Go line by line through the data and copy those with the word "input".

--- Records supplied Enclosed Below ---

`src/rtl/quaternion_euler_stream_monitor_unit_macros.svh`:
```
// ---------------------------------------------------------------------------
// Assertion macros for the quaternion Euler stream monitor
// Property wrappers; compiled out when SYNTH is defined.
// ---------------------------------------------------------------------------
`ifndef QUATERNION_EULER_STREAM_MONITOR_UNIT_MACROS_SVH
`define QUATERNION_EULER_STREAM_MONITOR_UNIT_MACROS_SVH

`ifndef SYNTH
// same-cycle implication
`define QESM_ASSERT_NOW(lbl, clk, rst, ante, cons, msg) \
  lbl: assert property (@(posedge clk) disable iff (rst) (ante) |-> (cons)) else $error(msg);
// next-cycle implication
`define QESM_ASSERT_NEXT(lbl, clk, rst, ante, cons, msg) \
  lbl: assert property (@(posedge clk) disable iff (rst) (ante) |=> (cons)) else $error(msg);
`else
`define QESM_ASSERT_NOW(lbl, clk, rst, ante, cons, msg)
`define QESM_ASSERT_NEXT(lbl, clk, rst, ante, cons, msg)
`endif

`endif

```
`src/rtl/qesm_pkg.sv`:
```
// ---------------------------------------------------------------------------
// qesm_pkg
// Shared types, constants and the arctangent table of the monitor.
// ---------------------------------------------------------------------------
package qesm_pkg;

  localparam int QUAT_WIDTH_DEF      = 16;
  localparam int ANGLE_FRAC_BITS_DEF = 7;

  localparam int MUL_STEPS    = 16;
  localparam int CORDIC_STEPS = 23;
  localparam int SQRT_STEPS   = 32;

  localparam int MAG_W  = 66;   // magnitude registers ahead of normalising
  localparam int CORD_W = 34;   // CORDIC x/y
  localparam int Z_W    = 26;   // CORDIC angle accumulator, 2^-16 degree
  localparam int ANG_W  = 25;   // unsigned angle up to 180 degree

  localparam int DEG90  = 90 * 65536;
  localparam int DEG180 = 180 * 65536;

  typedef enum logic [3:0] {
    S_IDLE, S_MUL, S_DRAIN, S_ANG_LOAD, S_NORM, S_CORDIC, S_ANG_END,
    S_P_CHECK, S_P_NORM, S_SQRT, S_DONE
  } state_t;

  typedef enum logic [3:0] {
    MUL_A0, MUL_A1, MUL_B0, MUL_B1, MUL_WX, MUL_YZ, MUL_WZ, MUL_XY,
    MUL_WW, MUL_XX, MUL_YY, MUL_ZZ, MUL_LL, MUL_LH, MUL_HL, MUL_HH
  } mul_op_t;

  typedef enum logic [1:0] {
    ANG_ROLL, ANG_YAW, ANG_PITCH
  } ang_sel_t;

  typedef struct packed {
    logic       load;
    logic       mul_en;
    mul_op_t    mul_op;
    ang_sel_t   ang_sel;
    logic       ang_load;
    logic       norm_step;
    logic       cordic_init;
    logic       cordic_step;
    logic [4:0] iter;
    logic       ang_write;
    logic       pitch_zero;
    logic       p_norm_step;
    logic       sqrt_step;
    logic       out_load;
  } cmd_t;

  typedef struct packed {
    logic quat_zero;
    logic ab_equal;
    logic p_zero;
    logic p_normed;
    logic mag_zero;
    logic mag_in_range;
  } status_t;

  function automatic int angle_w(input int deg, input int frac);
    return $clog2((deg << frac) + 1) + 1;
  endfunction

  // atan(2^-i) in 2^-16 degree, rounded
  function automatic logic [22:0] atan_lut(input logic [4:0] i);
    logic [22:0] v;
    case (i)
      5'd0:  v = 23'd2949120;
      5'd1:  v = 23'd1740967;
      5'd2:  v = 23'd919879;
      5'd3:  v = 23'd466945;
      5'd4:  v = 23'd234379;
      5'd5:  v = 23'd117304;
      5'd6:  v = 23'd58666;
      5'd7:  v = 23'd29335;
      5'd8:  v = 23'd14668;
      5'd9:  v = 23'd7334;
      5'd10: v = 23'd3667;
      5'd11: v = 23'd1833;
      5'd12: v = 23'd917;
      5'd13: v = 23'd458;
      5'd14: v = 23'd229;
      5'd15: v = 23'd115;
      5'd16: v = 23'd57;
      5'd17: v = 23'd29;
      5'd18: v = 23'd14;
      5'd19: v = 23'd7;
      5'd20: v = 23'd4;
      5'd21: v = 23'd2;
      5'd22: v = 23'd1;
      default: v = 23'd0;
    endcase
    return v;
  endfunction

endpackage

```
`src/rtl/qesm_ctrl.sv`:
```
// ---------------------------------------------------------------------------
// qesm_ctrl
// Sequencer: multiply schedule, angle passes, square root and output hand-off.
// ---------------------------------------------------------------------------
module qesm_ctrl (
  input  logic              clk,
  input  logic              rst,
  input  logic              in_valid,
  output logic              in_stall,
  output logic              out_valid,
  input  logic              out_stall,
  input  qesm_pkg::status_t status,
  output qesm_pkg::cmd_t    cmd
);
  import qesm_pkg::*;

  state_t     state, state_next;
  logic [4:0] cnt, cnt_next;
  ang_sel_t   ang_sel, ang_sel_next;
  logic       out_valid_next;

  always_ff @(posedge clk) begin
    if (rst) begin
      state     <= S_IDLE;
      cnt       <= '0;
      ang_sel   <= ANG_ROLL;
      out_valid <= 1'b0;
    end else begin
      state     <= state_next;
      cnt       <= cnt_next;
      ang_sel   <= ang_sel_next;
      out_valid <= out_valid_next;
    end
  end

  always_comb begin
    state_next   = state;
    cnt_next     = cnt;
    ang_sel_next = ang_sel;
    cmd          = '0;
    cmd.mul_op   = mul_op_t'(cnt[3:0]);
    cmd.ang_sel  = ang_sel;
    cmd.iter     = cnt;
    in_stall     = (state != S_IDLE);

    unique case (state)
      S_IDLE: begin
        if (in_valid) begin
          cmd.load   = 1'b1;
          cnt_next   = '0;
          state_next = S_MUL;
        end
      end
      S_MUL: begin
        if (status.quat_zero) begin
          state_next = S_DONE;
        end else begin
          cmd.mul_en = 1'b1;
          cnt_next   = cnt + 5'd1;
          if (cnt == 5'(MUL_STEPS - 1)) state_next = S_DRAIN;
        end
      end
      S_DRAIN: begin
        ang_sel_next = ANG_ROLL;
        state_next   = S_ANG_LOAD;
      end
      S_ANG_LOAD: begin
        cmd.ang_load = 1'b1;
        state_next   = S_NORM;
      end
      S_NORM: begin
        if (status.mag_zero) begin
          state_next = S_ANG_END;
        end else if (status.mag_in_range) begin
          cmd.cordic_init = 1'b1;
          cnt_next        = '0;
          state_next      = S_CORDIC;
        end else begin
          cmd.norm_step = 1'b1;
        end
      end
      S_CORDIC: begin
        cmd.cordic_step = 1'b1;
        cnt_next        = cnt + 5'd1;
        if (cnt == 5'(CORDIC_STEPS - 1)) state_next = S_ANG_END;
      end
      S_ANG_END: begin
        cmd.ang_write = 1'b1;
        unique case (ang_sel)
          ANG_ROLL: begin
            ang_sel_next = ANG_YAW;
            state_next   = S_ANG_LOAD;
          end
          ANG_YAW:   state_next = S_P_CHECK;
          ANG_PITCH: state_next = S_DONE;
          default:   state_next = S_DONE;
        endcase
      end
      S_P_CHECK: begin
        if (status.ab_equal) begin
          cmd.pitch_zero = 1'b1;
          state_next     = S_DONE;
        end else if (status.p_zero) begin
          ang_sel_next = ANG_PITCH;
          state_next   = S_ANG_LOAD;
        end else begin
          state_next = S_P_NORM;
        end
      end
      S_P_NORM: begin
        if (status.p_normed) begin
          cnt_next   = '0;
          state_next = S_SQRT;
        end else begin
          cmd.p_norm_step = 1'b1;
        end
      end
      S_SQRT: begin
        cmd.sqrt_step = 1'b1;
        cnt_next      = cnt + 5'd1;
        if (cnt == 5'(SQRT_STEPS - 1)) begin
          ang_sel_next = ANG_PITCH;
          state_next   = S_ANG_LOAD;
        end
      end
      S_DONE: begin
        if (!out_valid || !out_stall) begin
          cmd.out_load = 1'b1;
          state_next   = S_IDLE;
        end
      end
      default: state_next = S_IDLE;
    endcase

    if (cmd.out_load)                out_valid_next = 1'b1;
    else if (out_valid && !out_stall) out_valid_next = 1'b0;
    else                              out_valid_next = out_valid;
  end

endmodule

```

--- End of Enclosed Records supplied ---

## Reply to the exercise
  function automatic int angle_w(input int deg, input int frac);
  function automatic logic [22:0] atan_lut(input logic [4:0] i);
  input  logic              clk,
  input  logic              rst,
  input  logic              in_valid,
  input  logic              out_stall,
  input  qesm_pkg::status_t status,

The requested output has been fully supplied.